*** Opening Provided data ***

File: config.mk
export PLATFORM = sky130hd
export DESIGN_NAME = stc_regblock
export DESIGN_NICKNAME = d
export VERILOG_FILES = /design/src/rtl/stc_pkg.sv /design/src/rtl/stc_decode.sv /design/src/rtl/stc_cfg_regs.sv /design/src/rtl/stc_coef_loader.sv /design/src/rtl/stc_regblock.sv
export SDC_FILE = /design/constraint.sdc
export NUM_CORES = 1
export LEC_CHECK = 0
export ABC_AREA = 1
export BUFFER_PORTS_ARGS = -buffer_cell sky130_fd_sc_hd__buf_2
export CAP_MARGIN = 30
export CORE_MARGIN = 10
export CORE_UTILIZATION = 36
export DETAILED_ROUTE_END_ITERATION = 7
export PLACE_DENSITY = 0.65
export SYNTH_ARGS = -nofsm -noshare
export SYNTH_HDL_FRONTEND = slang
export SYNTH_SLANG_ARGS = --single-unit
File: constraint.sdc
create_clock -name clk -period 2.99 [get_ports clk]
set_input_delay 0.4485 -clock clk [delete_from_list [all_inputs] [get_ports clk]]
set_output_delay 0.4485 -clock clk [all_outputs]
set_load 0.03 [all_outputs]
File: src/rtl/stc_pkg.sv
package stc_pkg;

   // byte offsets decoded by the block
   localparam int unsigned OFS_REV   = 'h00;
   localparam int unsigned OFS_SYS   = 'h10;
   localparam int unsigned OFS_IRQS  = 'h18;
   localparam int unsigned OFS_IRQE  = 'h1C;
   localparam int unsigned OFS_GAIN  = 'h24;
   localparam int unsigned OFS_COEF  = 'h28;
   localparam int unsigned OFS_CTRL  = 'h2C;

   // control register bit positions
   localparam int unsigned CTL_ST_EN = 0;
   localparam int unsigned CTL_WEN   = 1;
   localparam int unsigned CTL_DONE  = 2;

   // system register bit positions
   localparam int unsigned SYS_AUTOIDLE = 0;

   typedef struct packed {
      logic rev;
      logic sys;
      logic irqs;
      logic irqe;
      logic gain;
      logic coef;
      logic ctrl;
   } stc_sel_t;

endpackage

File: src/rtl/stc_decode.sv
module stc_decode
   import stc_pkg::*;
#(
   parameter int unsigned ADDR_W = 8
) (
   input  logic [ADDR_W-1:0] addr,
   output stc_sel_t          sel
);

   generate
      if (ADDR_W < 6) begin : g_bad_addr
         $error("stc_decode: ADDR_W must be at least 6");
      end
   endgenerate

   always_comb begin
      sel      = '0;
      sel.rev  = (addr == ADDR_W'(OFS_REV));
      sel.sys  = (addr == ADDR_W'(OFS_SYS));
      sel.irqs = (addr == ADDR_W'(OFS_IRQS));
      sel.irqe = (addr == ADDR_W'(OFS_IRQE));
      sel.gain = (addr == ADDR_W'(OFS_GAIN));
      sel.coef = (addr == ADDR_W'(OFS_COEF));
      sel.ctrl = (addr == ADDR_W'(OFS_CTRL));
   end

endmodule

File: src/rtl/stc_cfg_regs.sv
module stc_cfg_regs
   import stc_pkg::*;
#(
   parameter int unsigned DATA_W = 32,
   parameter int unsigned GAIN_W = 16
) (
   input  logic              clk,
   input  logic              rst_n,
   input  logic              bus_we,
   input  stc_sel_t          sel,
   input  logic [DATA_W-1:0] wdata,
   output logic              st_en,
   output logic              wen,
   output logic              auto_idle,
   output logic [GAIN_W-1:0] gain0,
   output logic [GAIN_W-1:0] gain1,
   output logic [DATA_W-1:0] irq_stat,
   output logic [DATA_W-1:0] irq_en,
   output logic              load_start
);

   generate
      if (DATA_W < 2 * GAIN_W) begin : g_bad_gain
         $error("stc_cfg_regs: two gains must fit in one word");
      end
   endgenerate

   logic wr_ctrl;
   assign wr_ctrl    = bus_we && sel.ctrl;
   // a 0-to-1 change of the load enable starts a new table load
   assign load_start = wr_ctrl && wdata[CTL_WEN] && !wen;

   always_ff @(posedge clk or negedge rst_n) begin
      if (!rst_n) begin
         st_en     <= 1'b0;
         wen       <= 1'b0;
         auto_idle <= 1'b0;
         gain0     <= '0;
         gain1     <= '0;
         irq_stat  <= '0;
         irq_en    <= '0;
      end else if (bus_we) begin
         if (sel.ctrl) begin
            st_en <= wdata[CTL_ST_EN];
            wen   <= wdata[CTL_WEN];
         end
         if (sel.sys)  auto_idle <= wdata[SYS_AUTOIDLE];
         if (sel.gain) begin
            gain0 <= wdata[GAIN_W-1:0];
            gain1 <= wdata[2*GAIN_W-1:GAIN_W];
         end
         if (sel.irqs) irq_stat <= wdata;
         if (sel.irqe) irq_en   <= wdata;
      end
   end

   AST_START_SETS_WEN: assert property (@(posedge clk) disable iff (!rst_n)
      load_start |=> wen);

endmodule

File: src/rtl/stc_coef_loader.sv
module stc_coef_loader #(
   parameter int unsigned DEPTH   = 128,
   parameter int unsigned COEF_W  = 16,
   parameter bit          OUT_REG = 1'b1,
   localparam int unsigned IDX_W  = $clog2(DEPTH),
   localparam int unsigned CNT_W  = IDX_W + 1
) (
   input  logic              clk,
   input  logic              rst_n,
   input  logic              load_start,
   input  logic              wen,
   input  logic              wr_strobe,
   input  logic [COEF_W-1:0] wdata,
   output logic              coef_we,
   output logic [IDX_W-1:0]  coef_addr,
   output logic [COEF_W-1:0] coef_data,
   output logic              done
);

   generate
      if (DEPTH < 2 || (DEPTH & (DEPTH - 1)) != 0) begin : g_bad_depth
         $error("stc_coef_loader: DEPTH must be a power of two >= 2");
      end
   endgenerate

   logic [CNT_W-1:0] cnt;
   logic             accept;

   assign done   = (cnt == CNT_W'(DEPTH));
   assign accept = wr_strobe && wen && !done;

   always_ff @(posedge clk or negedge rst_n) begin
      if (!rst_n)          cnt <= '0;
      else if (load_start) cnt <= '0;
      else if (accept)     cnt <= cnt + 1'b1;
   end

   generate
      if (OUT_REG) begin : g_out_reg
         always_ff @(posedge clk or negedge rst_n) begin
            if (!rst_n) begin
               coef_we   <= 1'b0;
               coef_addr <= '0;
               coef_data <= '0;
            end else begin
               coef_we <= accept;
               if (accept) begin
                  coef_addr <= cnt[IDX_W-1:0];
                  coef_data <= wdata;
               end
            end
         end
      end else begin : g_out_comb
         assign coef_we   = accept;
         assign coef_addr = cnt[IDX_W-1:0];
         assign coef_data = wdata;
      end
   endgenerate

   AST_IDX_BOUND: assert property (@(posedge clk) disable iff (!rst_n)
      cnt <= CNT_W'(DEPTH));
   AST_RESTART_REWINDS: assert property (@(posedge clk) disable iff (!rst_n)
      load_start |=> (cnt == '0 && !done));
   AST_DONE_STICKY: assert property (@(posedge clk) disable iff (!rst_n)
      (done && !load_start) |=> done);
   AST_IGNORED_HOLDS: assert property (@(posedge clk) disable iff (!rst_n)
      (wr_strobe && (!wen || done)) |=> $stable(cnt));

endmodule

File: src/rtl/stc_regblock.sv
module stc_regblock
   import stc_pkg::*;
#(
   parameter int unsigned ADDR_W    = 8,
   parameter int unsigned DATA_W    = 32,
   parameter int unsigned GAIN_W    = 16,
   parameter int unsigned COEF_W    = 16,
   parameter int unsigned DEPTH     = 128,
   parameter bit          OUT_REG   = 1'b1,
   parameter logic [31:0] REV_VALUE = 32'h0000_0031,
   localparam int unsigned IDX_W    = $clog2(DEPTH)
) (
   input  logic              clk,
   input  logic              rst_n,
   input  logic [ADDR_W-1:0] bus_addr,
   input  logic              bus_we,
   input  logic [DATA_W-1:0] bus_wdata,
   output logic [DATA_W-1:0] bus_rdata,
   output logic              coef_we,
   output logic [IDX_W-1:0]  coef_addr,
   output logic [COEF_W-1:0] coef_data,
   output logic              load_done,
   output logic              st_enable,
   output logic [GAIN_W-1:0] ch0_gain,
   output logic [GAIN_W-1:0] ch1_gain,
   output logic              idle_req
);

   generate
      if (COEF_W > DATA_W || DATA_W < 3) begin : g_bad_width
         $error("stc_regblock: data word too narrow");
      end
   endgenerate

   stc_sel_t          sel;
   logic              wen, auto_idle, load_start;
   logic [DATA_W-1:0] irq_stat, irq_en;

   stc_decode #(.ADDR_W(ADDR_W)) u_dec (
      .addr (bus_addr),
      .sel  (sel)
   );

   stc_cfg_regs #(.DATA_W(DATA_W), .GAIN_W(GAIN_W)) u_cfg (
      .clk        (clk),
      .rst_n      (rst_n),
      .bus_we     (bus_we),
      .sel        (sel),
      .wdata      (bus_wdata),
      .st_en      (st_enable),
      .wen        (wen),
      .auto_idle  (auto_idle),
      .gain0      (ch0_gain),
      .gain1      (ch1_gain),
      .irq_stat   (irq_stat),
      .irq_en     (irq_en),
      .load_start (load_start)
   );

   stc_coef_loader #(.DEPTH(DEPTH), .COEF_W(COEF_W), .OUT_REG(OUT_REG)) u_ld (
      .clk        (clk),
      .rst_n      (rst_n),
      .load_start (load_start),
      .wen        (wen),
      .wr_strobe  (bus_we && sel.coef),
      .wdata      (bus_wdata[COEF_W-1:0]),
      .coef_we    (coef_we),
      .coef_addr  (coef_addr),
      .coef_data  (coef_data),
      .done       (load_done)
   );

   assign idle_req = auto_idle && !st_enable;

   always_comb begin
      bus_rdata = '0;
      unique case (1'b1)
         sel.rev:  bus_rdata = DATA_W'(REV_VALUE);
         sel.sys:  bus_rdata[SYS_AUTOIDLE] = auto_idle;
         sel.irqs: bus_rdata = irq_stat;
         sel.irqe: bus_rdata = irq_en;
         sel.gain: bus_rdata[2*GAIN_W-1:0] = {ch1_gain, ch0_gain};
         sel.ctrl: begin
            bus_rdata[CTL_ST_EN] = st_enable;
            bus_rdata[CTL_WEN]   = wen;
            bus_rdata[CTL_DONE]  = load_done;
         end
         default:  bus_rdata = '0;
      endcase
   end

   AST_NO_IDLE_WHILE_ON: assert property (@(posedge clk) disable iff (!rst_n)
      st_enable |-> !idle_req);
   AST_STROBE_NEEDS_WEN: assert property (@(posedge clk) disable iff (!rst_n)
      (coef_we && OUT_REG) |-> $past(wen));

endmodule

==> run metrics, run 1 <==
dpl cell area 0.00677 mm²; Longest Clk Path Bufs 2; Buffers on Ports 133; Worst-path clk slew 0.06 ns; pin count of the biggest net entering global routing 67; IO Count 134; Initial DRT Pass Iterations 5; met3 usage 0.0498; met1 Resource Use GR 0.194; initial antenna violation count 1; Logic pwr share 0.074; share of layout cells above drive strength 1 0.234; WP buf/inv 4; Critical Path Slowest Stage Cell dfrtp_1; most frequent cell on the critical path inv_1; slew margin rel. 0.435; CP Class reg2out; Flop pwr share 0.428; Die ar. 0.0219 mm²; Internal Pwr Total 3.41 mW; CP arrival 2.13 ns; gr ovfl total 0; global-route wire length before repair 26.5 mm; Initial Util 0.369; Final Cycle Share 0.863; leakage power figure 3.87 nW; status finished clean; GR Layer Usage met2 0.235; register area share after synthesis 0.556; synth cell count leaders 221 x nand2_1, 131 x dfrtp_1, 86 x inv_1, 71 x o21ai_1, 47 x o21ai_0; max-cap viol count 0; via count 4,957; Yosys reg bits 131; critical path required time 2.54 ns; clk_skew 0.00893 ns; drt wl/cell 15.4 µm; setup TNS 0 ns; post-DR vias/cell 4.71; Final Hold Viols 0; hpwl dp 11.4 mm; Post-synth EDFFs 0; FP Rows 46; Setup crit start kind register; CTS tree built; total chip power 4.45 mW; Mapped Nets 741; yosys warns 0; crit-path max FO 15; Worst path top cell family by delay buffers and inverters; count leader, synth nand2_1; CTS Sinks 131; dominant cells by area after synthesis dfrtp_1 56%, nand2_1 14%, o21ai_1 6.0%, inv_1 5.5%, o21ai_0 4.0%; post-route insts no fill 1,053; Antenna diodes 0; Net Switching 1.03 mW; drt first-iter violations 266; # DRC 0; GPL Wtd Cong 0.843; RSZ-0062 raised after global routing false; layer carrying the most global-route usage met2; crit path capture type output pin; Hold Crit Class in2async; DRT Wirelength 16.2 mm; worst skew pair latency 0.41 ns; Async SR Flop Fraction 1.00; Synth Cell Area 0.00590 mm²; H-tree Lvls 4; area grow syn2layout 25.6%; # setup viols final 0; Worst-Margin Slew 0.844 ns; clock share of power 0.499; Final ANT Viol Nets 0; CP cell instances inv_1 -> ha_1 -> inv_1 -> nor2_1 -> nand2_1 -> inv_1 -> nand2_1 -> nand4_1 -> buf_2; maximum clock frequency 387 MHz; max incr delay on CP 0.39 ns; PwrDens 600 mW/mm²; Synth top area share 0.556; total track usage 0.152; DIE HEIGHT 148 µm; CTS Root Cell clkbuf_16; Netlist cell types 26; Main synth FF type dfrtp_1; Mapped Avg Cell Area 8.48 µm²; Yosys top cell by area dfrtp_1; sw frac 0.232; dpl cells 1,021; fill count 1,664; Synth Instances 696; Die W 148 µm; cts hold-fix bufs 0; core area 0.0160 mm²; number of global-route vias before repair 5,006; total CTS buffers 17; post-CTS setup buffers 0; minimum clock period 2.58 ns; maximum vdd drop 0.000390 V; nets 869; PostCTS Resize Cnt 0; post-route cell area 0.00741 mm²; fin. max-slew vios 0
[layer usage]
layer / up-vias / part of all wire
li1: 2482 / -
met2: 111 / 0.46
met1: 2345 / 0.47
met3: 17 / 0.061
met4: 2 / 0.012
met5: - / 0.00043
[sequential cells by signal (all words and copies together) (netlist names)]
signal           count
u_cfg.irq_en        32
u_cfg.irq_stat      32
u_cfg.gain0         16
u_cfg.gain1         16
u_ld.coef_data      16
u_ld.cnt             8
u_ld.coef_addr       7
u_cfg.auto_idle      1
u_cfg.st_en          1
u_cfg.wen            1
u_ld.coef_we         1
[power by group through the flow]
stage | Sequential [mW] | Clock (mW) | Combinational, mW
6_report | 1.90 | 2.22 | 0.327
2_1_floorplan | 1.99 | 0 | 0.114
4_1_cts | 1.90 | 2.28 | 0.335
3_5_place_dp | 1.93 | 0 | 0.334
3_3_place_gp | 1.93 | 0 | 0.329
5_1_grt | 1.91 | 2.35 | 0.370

*** Closing Provided data ***

_Aim of the exercise_:
Could you restate word for word the lines above, from the one that contains "logic coef;" through the one that contains "(addr == ADDR_W'(OFS_REV));", and no others?

_Answer_:
      logic coef;
      logic ctrl;
   } stc_sel_t;

endpackage

File: src/rtl/stc_decode.sv
module stc_decode
   import stc_pkg::*;
#(
   parameter int unsigned ADDR_W = 8
) (
   input  logic [ADDR_W-1:0] addr,
   output stc_sel_t          sel
);

   generate
      if (ADDR_W < 6) begin : g_bad_addr
         $error("stc_decode: ADDR_W must be at least 6");
      end
   endgenerate

   always_comb begin
      sel      = '0;
      sel.rev  = (addr == ADDR_W'(OFS_REV));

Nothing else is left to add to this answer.